¿Qué es ser trasgresor hoy?... ¿qué significa que alguien sea un trasgresor hoy en día cuando el mandato “gozá hasta el final” es el seguido por la inmensa masa de personas?
En las discusiones de pacotilla, a las que asisto incólume y sorprendido durante las clases de filosofía, es fácil percibir cómo ninguno de los hablantes competentes desean quedar parados, por alguna mala estrategia argumentativa, del lado de los conservadores más “horripilantes”. Estos hablantes (in)competentes, que identifican al conservador con el facho o el nazi, apenas pueden balbucear, y con burda exageración, a los representantes de tan fantasmal enemigo. Mucho menos se puede esperar, una caracterización rigurosa del “conservador tipo”, esto dejaría en evidencia el vacío de su discurso. El objetivo individual buscado en estas discusiones es lograr mostrarse ante el resto del alumnado como el más trasgresor, o como diría Serrat, mostrar que se la tiene más grande.
Hace unos días, un alumno de 19 años no paraba de asombrarse y reírse cuando se enteró que yo tenía 31 años y que no tenía hijos. Me comentó que simplemente le parecía algo fuera de lo común.
En otra oportunidad, una docente, defensora del trabajo sexual, a la que yo le había comentado que me parecía que la prostitución era una forma de humillación, me contestó: “Te parece que es una humillación ganar 10.000 pesos en un fin de semana…. ¡no querido! ¡Ella vende servicios y jamás se siente humillada!” Luego continuó con un enfervorizado discurso feminista: “…es que el cambio es sustancial, nuestras madres nos educaron para que consigamos un buen candidato, que sepamos tejer, bordar y abrir la puerta para salir a jugar…ellas nos entregaban al más reconocido socialmente. Ahora la cosa es distinta.”. Pero pregunto, ¿ es un cambio sustancial? ¿o sólo es un cambio en el contenido de un mandato cuya fuerza coercitiva sigue en pie incorruptiblemente? El mandato del “conseguite un buen candidato” cambió su contenido por otro igual o más fustigante: “si algo no te gusta separate”.
Volviendo a la pregunta que inició a este artículo, ¿es trasgresor separarse 10 veces, vivir flasheado por fumar marihuana, tener hijos a los 14 años para que los cuide la abuela, decirse de izquierda y tener el último Blackberry, declararse gay y casarse, jugar a ser bisexual, trisexual, etcsexual?...o más radicalmente, ¿es trasgresor hacer lo que hace la mayoría?
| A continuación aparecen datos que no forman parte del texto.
`config.mk`:
```
export PLATFORM = sky130hd
export DESIGN_NAME = fpa_iap_core
export DESIGN_NICKNAME = d
export VERILOG_FILES = /design/src/include/fpa_pkg.sv /design/src/verilog/fpa_sync.sv /design/src/verilog/fpa_iap_core.sv
export VERILOG_INCLUDE_DIRS = /design/src /design/src/include
export SDC_FILE = /design/constraint.sdc
export NUM_CORES = 1
export LEC_CHECK = 0
export BUFFER_PORTS_ARGS = -buffer_cell sky130_fd_sc_hd__buf_2
export CAP_MARGIN = 20
export CORE_MARGIN = 2
export CORE_UTILIZATION = 45
export CTS_CLUSTER_DIAMETER = 200
export DETAILED_ROUTE_END_ITERATION = 12
export HOLD_SLACK_MARGIN = 0.02
export PLACE_DENSITY = 0.71
export SLEW_MARGIN = 20
export SYNTH_ARGS = -nofsm -noshare
export SYNTH_HDL_FRONTEND = slang
export SYNTH_HIERARCHICAL = 1
export SYNTH_SLANG_ARGS = --single-unit
```
`constraint.sdc`:
```
create_clock -name ref_clk_i -period 4.3 [get_ports ref_clk_i]
set_input_delay 1.29 -clock ref_clk_i [delete_from_list [all_inputs] [get_ports ref_clk_i]]
set_output_delay 1.29 -clock ref_clk_i [all_outputs]
set_load 0.01 [all_outputs]
```
`src/include/fpa_params.svh`:
```
`ifndef FPA_PARAMS_SVH
`define FPA_PARAMS_SVH

// ****************************************************************
// Function codes
// ****************************************************************
`define FPA_FN_PROG_PAGE   8'h00
`define FPA_FN_READ_VER    8'h01
`define FPA_FN_MISC_WRITE  8'h02
`define FPA_FN_MISC_READ   8'h03
`define FPA_FN_ERASE       8'h04
`define FPA_FN_SECTOR_CRC  8'h05
`define FPA_FN_GLOBAL_CRC  8'h06

// ****************************************************************
// Misc write targets
// ****************************************************************
`define FPA_SEL_CFG        8'h00
`define FPA_SEL_BOOT_VECTOR_BYTE    8'h02
`define FPA_SEL_BOOT_STATUS_BYTE   8'h03
`define FPA_SEL_CLR_PROT   8'h0A
`define FPA_SEL_SEC_LO     8'h08
`define FPA_SEL_SEC_HI     8'h0F

// ****************************************************************
// Bit positions and values
// ****************************************************************
`define FPA_CWP_BIT        6
`define FPA_DISABLE_CLEAR_PROTECT_BIT_BIT       7
`define FPA_ST_OI          0
`define FPA_ST_SV          1
`define FPA_ST_HVE         2
`define FPA_ST_VE          3
`define FPA_KEY_VALUE      8'h96
`define FPA_VERSION_ID     8'h5A
`define FPA_BOOT_STATUS_BYTE_RST   8'h00
`define FPA_ZERO8          8'h00

`endif

```
`src/include/fpa_pkg.sv`:
```
package fpa_pkg;
   typedef enum logic [1:0] {
      FPA_MODE_ISP,
      FPA_MODE_IAP,
      FPA_MODE_ICP,
      FPA_MODE_PAR
   } fpa_mode_t;

   typedef enum {
      FPA_IDLE,
      FPA_CYCLE,
      FPA_DONE
   } fpa_state_t;
endpackage : fpa_pkg

```
`src/verilog/fpa_sync.sv`:
```
`timescale 1ns/100ps
`default_nettype none

// ****************************************************************
// Reset release synchroniser
// ****************************************************************
module fpa_sync (
   input  wire logic ref_clk_i,
   input  wire logic rstn_i,
   output logic      rstn_o
);
   logic meta_r;
   logic hold_r;

   always_ff @(posedge ref_clk_i or negedge rstn_i) begin
      if (!rstn_i) begin
         meta_r <= 1'b0;
         hold_r <= 1'b0;
      end else begin
         meta_r <= 1'b1;
         hold_r <= meta_r;
      end
   end

   assign rstn_o = hold_r;
endmodule : fpa_sync

`default_nettype wire

```
`src/verilog/fpa_iap_core.sv`:
```
`timescale 1ns/100ps
`default_nettype none
`include "fpa_params.svh"

module fpa_iap_core (
   input  wire logic             ref_clk_i,
   input  wire logic             rstn_i,
   input  wire fpa_pkg::fpa_mode_t mode_i,
   input  wire logic             call_i,
   input  wire logic [7:0]       acc_i,
   input  wire logic [7:0]       working_register_five_i,
   input  wire logic [7:0]       working_register_seven_i,
   input  wire logic             user_flag_one_i,
   input  wire logic [7:0]       key_i,
   input  wire logic             irq_i,
   input  wire logic             flash_done_i,
   input  wire logic             flash_sec_fail_i,
   input  wire logic             flash_hv_fail_i,
   input  wire logic             flash_verify_fail_i,
   output logic                  key_clear_o,
   output logic                  mcu_reset_o,
   output logic                  program_idle_o,
   output logic                  flash_start_o,
   output logic                  flash_abort_o,
   output logic                  done_o,
   output logic                  carry_o,
   output logic [7:0]            working_register_seven_o,
   output logic [7:0]            boot_status_byte_o,
   output logic                  config_write_protect_bit_o,
   output logic                  disable_clear_protect_bit_o
);
   import fpa_pkg::*;

   logic       rstn;
   fpa_state_t state_r;
   fpa_state_t state_nxt;
   logic [7:0] boot_status_byte_r;
   logic [7:0] pend_boot_status_byte_r;
   logic       pend_boot_status_byte_wr_r;
   logic       carry_r;
   logic [7:0] ret_r;
   logic       reset_r;
   logic       key_clear_r;

   fpa_sync u_sync (
      .ref_clk_i (ref_clk_i),
      .rstn_i    (rstn_i),
      .rstn_o    (rstn)
   );

   // ****************************************************************
   // Call decode
   // ****************************************************************
   function automatic logic is_cfg_sel(input logic [7:0] sel);
      is_cfg_sel = (sel == `FPA_SEL_CFG) || (sel == `FPA_SEL_BOOT_VECTOR_BYTE) ||
                   (sel == `FPA_SEL_BOOT_STATUS_BYTE);
   endfunction : is_cfg_sel

   wire soft_mode  = (mode_i == FPA_MODE_ISP) || (mode_i == FPA_MODE_IAP);
   wire fn_prog    = (acc_i == `FPA_FN_PROG_PAGE) && !user_flag_one_i;
   wire fn_ver     = (acc_i == `FPA_FN_READ_VER);
   wire fn_misc    = (acc_i == `FPA_FN_MISC_WRITE);
   wire fn_cycle   = (acc_i == `FPA_FN_ERASE) || (acc_i == `FPA_FN_SECTOR_CRC) ||
                     (acc_i == `FPA_FN_GLOBAL_CRC);
   wire needs_key  = fn_prog || fn_misc || (acc_i == `FPA_FN_ERASE);
   wire key_ok     = (key_i == `FPA_KEY_VALUE);
   wire sel_clr    = fn_misc && (working_register_seven_i == `FPA_SEL_CLR_PROT);
   wire sel_cfg    = fn_misc && is_cfg_sel(working_register_seven_i);
   wire sel_sec    = fn_misc && !sel_clr &&
                     (working_register_seven_i >= `FPA_SEL_SEC_LO) &&
                     (working_register_seven_i <= `FPA_SEL_SEC_HI);
   wire sel_bad    = fn_misc && !sel_clr && !sel_cfg && !sel_sec;
   wire config_write_protect_bit        = boot_status_byte_r[`FPA_CWP_BIT];
   wire disable_clear_protect_bit       = boot_status_byte_r[`FPA_DISABLE_CLEAR_PROTECT_BIT_BIT];
   wire cfg_block  = sel_cfg && soft_mode && config_write_protect_bit;
   wire clr_block  = sel_clr && soft_mode && disable_clear_protect_bit;
   wire start_ok   = call_i && (state_r == FPA_IDLE) && (!needs_key || key_ok);
   wire refuse     = cfg_block || clr_block || sel_bad;
   wire go_cycle   = start_ok && !refuse && (fn_prog || fn_cycle || sel_cfg || sel_sec);
   wire cyc_err    = irq_i || flash_sec_fail_i || flash_hv_fail_i ||
                     (flash_done_i && flash_verify_fail_i);
   wire [7:0] err_code = {4'h0, flash_verify_fail_i && flash_done_i, flash_hv_fail_i,
                          flash_sec_fail_i, irq_i};

   // ****************************************************************
   // Sequencer
   // ****************************************************************
   always_comb begin
      state_nxt = state_r;
      case (state_r)
         FPA_IDLE: begin
            if (go_cycle) begin
               state_nxt = FPA_CYCLE;
            end else if (start_ok) begin
               state_nxt = FPA_DONE;
            end
         end
         FPA_CYCLE: begin
            if (cyc_err || flash_done_i) begin
               state_nxt = FPA_DONE;
            end
         end
         default: begin
            state_nxt = FPA_IDLE;
         end
      endcase
   end

   always_ff @(posedge ref_clk_i or negedge rstn) begin
      if (!rstn) begin
         state_r <= FPA_IDLE;
      end else begin
         state_r <= state_nxt;
      end
   end

   // ****************************************************************
   // Return values and carry
   // ****************************************************************
   always_ff @(posedge ref_clk_i or negedge rstn) begin
      if (!rstn) begin
         carry_r <= 1'b0;
         ret_r   <= `FPA_ZERO8;
      end else if (state_r == FPA_IDLE && start_ok) begin
         if (refuse) begin
            carry_r <= 1'b1;
            ret_r   <= 8'h01 << `FPA_ST_SV;
         end else if (fn_ver) begin
            carry_r <= 1'b0;
            ret_r   <= `FPA_VERSION_ID;
         end else begin
            carry_r <= 1'b0;
            ret_r   <= `FPA_ZERO8;
         end
      end else if (state_r == FPA_CYCLE && cyc_err) begin
         carry_r <= 1'b1;
         ret_r   <= err_code;
      end
   end

   // ****************************************************************
   // Protection bits
   // ****************************************************************
   // A status-byte write is held pending so that a failed or aborted
   // cycle never leaves the protection bits in a half-written state.
   always_ff @(posedge ref_clk_i or negedge rstn) begin
      if (!rstn) begin
         pend_boot_status_byte_r    <= `FPA_ZERO8;
         pend_boot_status_byte_wr_r <= 1'b0;
         boot_status_byte_r         <= `FPA_BOOT_STATUS_BYTE_RST;
      end else begin
         if (go_cycle) begin
            pend_boot_status_byte_r    <= working_register_five_i;
            pend_boot_status_byte_wr_r <= fn_misc &&
                                  (working_register_seven_i == `FPA_SEL_BOOT_STATUS_BYTE);
         end
         if (state_r == FPA_CYCLE && flash_done_i && !cyc_err && pend_boot_status_byte_wr_r) begin
            boot_status_byte_r <= pend_boot_status_byte_r;
         end else if (state_r == FPA_IDLE && start_ok && sel_clr && !clr_block) begin
            boot_status_byte_r[`FPA_CWP_BIT] <= 1'b0;
            if (!soft_mode) begin
               boot_status_byte_r[`FPA_DISABLE_CLEAR_PROTECT_BIT_BIT] <= 1'b0;
            end
         end
      end
   end

   // ****************************************************************
   // Key handling
   // ****************************************************************
   always_ff @(posedge ref_clk_i or negedge rstn) begin
      if (!rstn) begin
         reset_r     <= 1'b0;
         key_clear_r <= 1'b0;
      end else begin
         reset_r     <= call_i && (state_r == FPA_IDLE) && needs_key && !key_ok;
         key_clear_r <= (state_nxt == FPA_DONE) && (state_r != FPA_DONE);
      end
   end

   assign key_clear_o                 = key_clear_r;
   assign mcu_reset_o                 = reset_r;
   assign program_idle_o              = (state_r == FPA_CYCLE);
   assign flash_start_o               = go_cycle;
   assign flash_abort_o               = (state_r == FPA_CYCLE) && irq_i;
   assign done_o                      = (state_r == FPA_DONE);
   assign carry_o                     = carry_r;
   assign working_register_seven_o    = ret_r;
   assign boot_status_byte_o          = boot_status_byte_r;
   assign config_write_protect_bit_o  = config_write_protect_bit;
   assign disable_clear_protect_bit_o = disable_clear_protect_bit;
endmodule : fpa_iap_core

`default_nettype wire

```
==> reports/summary.log <==
[cts] number of buffers created by CTS 9
[drt] Detail Route met2 WL 2032 microns
[cts] Post-CTS Setup Repair Bufs 0
[layout] non-filler instance count after layout 348
[outcome] outcome finished clean
[layout] commonest non-fill, non-tap cells in the layout 64 x buf_2, 58 x dfrtp_1, 33 x conb_1
[sta] setup repair after global routing missed its margin false
[drt] Routed Antenna Nets 0
[sta] setup violation total in the final timing report 0
[cts] insertion delay of the later-clocked pin in the worst-skew pair 0.32 ns
[drt] first-pass iteration count of the detailed router 4
[layout] most common cell after layout, fill and taps aside buf_2
[cts] Clock Pin Slew Worst Setup and Hold Paths 0.06 ns
[floorplanning] core region area 5010 sq um
[worst_setup_path] Worst EP required 3.01 ns
[layout] Finished Cell Area 3034 sq um
[drt] via total after detailed routing 1577
[global_route] maximum number of pins on one net before global-route repair 48
[cts] number of resized instances in the post-cts repair step 0
[floorplanning] horizontal extent of the die 75.49 microns
[synth] part of the Yosys area used for sequential elements 64.20%
[worst_setup_path] maximum single-stage delay on the critical path 0.53 ns
[global_route] overall overflow remaining after global route 0
[floorplanning] starting density of the core 45.90%
[place] number of port buffers 64
[place] global placement routability congestion 0.9099
[worst_setup_path] count of buffering cells on the critical path with inverters included 2
[synth] cells after synthesis 168
[global_route] global-route wire length before repair 6465 microns
[worst_setup_path] cell class contributing the biggest share of worst-path delay simple AND/OR/NAND/NOR gates
[sta] final critical-path required period 4.166 ns
[worst_setup_path] critical-path cell with the highest stage delay or4_4
[global_route] via count of the first global-routing pass 1481
[worst_setup_path] type of the worst setup path in2out
[sta] Tcrit/Tclk final 96.89%
[worst_setup_path] data arrival time of the critical path 2.88 ns
[synth] Syn. warnings 6
[layout] count of filler cells inserted in the layout 446
[sta] Tightest Pin Transition 0.6709 ns
[sta] final setup margin 0.1339 ns
[layout] area of the multi-input gates 883.3 sq um
[worst_setup_path] maximum fanout count along the critical path 3
[global_route] aggregate global-route resource usage 15.79%
[synth] share of synthesized registers carrying an async set or reset 100.0%
[cts] Num Clock Sinks 59
[floorplanning] Site Rows 26
[layout] area added between synthesis and finish 31.94%
[layout] fraction of final layout cells sized beyond drive strength 1 40.65%
[power] IR Drop Worst-Case VDD 274.8 uV
[power] P per Cell Area 376.2 nW/um^2
[sta] pins over their slew limit 0
[floorplanning] number of placed I/O pins 68
[synth] per-instance average area after synthesis 13.69 sq um
[drt] WL per Instance 11.58 microns
[sta] Fin. Hold Viols 0
[sta] setup TNS after final layout 0 ns
[layout] Final nets 316
[drt] length of routed wiring on met1 1694 microns
[synth] number of synthesized flops with an enable pin 0
[drt] length of routed met3 wiring 291 microns
[synth] dominant cells by area after synthesis dfrtp_1 64%, mux2_2 6.9%, nor4_1 2.2%, nor2_1 2.0%, nor4_4 1.8%
[worst_setup_path] launching element of the worst setup path acc_i[5]
[cts] Clock Path Buffers 2
[synth] post-synthesis sequential element count 59
[cts] clock tree from TritonCTS done
[layout] antenna diode instance count 0
[layout] area of all sequential standard cells 1478 sq um
[worst_setup_path] worst flop-to-flop path startpoint state_r[9]
[cts] Root Buffer clkbuf_8
[drt] Total Wirelength 4030 microns
[worst_setup_path] cell-by-cell trace of the critical path buf_2 -> or4_4 -> nand4bb_4 -> nor4_4 -> nor2_1 -> nor2_1 -> buf_2
[synth] Distinct cells, synth 40
[floorplanning] DIE AREA 5698 sq um
[drt] Via-to-Cell Ratio 4.532
[cts] hold buffer count at CTS 0
[run] max-capacitance violation count 0
[power] power after layout 1.141 mW
[power] Leak 1.537 nW
[synth] Primary FF master, synth dfrtp_1
[drt] DRC violations left 0
[synth] most area-hungry cell type in the Yosys netlist dfrtp_1
[drt] Initial DRC Count 68
[place] pre-CTS setup slack 0.1354 ns
[place] dpl hpwl 2952 microns
[worst_setup_path] crit start category primary input
[sta] relative max-transition margin 54.80%
[place] # placed instances 332
[global_route] initial antenna violation count 0
[synth] area of the mapped netlist 2300 sq um
[cts] depth of the CTS H-tree 3
[worst_setup_path] crit end category primary output
[drt] top routing layer used met4
[sta] worst-case clock skew 0.005118 ns
[place] standard cell area after detailed placement 2821 sq um
[worst_hold_path] Tightest Hold Check Type reg2async
[synth] Synth top area share 64.20%
[floorplanning] die boundary height 75.49 microns
[sta] maximum clock frequency 240.0 MHz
Allá por los años 60s y 70s los hippies hicieron de la trasgresión una forma de vida, pero con el tiempo la trasgresión se fue convirtiendo en norma. Hoy, estos nuevos retoños con nostalgia hippie, no son más que un reflejo del fantasma conservador que persiguen, y ese criticado conservador de antaño parece ser el único y verdadero transgresor.
Por Nicolás Martínez Sáez
El autor es el dueño del blog
3 comentarios:
Respeto y admiro cualquier esfuerzo por poner el pensamiento al servicio de la inteligencia, por mucho que uno pueda llegar a errar. Por eso me pronuncio en el sentido de que la auténtica transgresión de hoy es similar a la de siempre, adorar a ese dios del pensamiento libre que busca entender al hombre para transformar el mundo en un lugar habitable para todos.
Sobre la estupidez, coyuntural o estructural, prefiero no opinar.
Enhorabuena por tu esfuerzo.
Un admirado saludo.
Los hippies como conservadores en la actualidad... qué buena reflexión
La autonomía de la voluntad no tolera ninguna norma,ni siquiera el mandato de ser transgresor.
Con respecto al hippismo habría que revisarlo no tanto como fenómeno transgresor sino como desapego, indiferencia y algo de escepticismo.